▶ _WHAT THE TASK ASKS_: Each line below that includes the word "floorplan" is to be reported.

::::::::::

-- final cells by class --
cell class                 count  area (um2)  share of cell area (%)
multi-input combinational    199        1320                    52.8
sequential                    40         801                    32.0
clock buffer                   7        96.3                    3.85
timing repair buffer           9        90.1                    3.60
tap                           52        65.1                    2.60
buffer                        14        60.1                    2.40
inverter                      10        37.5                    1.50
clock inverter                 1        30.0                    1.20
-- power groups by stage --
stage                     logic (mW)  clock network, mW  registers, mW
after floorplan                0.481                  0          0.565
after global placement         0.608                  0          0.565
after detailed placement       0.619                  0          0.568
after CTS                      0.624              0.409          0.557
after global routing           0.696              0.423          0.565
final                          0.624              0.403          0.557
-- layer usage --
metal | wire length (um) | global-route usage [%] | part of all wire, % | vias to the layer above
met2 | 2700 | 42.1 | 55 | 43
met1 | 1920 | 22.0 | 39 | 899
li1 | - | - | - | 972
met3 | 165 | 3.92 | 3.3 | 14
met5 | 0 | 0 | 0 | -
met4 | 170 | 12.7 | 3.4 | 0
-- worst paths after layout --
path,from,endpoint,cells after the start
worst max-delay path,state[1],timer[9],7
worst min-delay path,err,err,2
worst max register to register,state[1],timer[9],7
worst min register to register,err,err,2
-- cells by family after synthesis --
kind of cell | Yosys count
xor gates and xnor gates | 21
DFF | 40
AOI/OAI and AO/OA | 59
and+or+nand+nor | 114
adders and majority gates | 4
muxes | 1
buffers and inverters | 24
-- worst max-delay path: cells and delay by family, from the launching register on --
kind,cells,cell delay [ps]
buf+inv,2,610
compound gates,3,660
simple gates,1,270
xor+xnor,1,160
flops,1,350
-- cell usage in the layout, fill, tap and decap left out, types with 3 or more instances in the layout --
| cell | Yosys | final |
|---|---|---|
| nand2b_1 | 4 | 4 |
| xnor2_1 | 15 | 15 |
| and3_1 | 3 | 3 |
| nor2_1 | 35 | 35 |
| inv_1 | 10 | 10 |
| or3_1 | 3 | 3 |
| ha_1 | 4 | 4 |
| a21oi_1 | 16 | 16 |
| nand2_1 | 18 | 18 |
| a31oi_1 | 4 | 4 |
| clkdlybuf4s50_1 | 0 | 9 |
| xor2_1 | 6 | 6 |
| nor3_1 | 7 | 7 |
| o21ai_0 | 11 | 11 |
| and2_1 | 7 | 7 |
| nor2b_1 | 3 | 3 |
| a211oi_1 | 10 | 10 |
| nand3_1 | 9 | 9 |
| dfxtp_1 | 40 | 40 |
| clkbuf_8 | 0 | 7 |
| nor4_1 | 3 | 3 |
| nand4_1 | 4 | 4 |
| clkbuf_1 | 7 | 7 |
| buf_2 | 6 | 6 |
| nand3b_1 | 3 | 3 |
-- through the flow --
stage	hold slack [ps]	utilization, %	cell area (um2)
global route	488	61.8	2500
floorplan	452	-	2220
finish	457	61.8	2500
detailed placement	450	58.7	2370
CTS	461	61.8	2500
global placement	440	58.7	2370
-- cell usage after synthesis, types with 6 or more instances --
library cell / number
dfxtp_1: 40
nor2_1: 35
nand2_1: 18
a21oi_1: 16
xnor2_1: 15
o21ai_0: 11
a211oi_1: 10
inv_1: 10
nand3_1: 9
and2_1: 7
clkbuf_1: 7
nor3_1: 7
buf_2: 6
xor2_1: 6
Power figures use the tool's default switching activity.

::::::::::

▶ _WRITTEN SOLUTION_:
after floorplan                0.481                  0          0.565
floorplan	452	-	2220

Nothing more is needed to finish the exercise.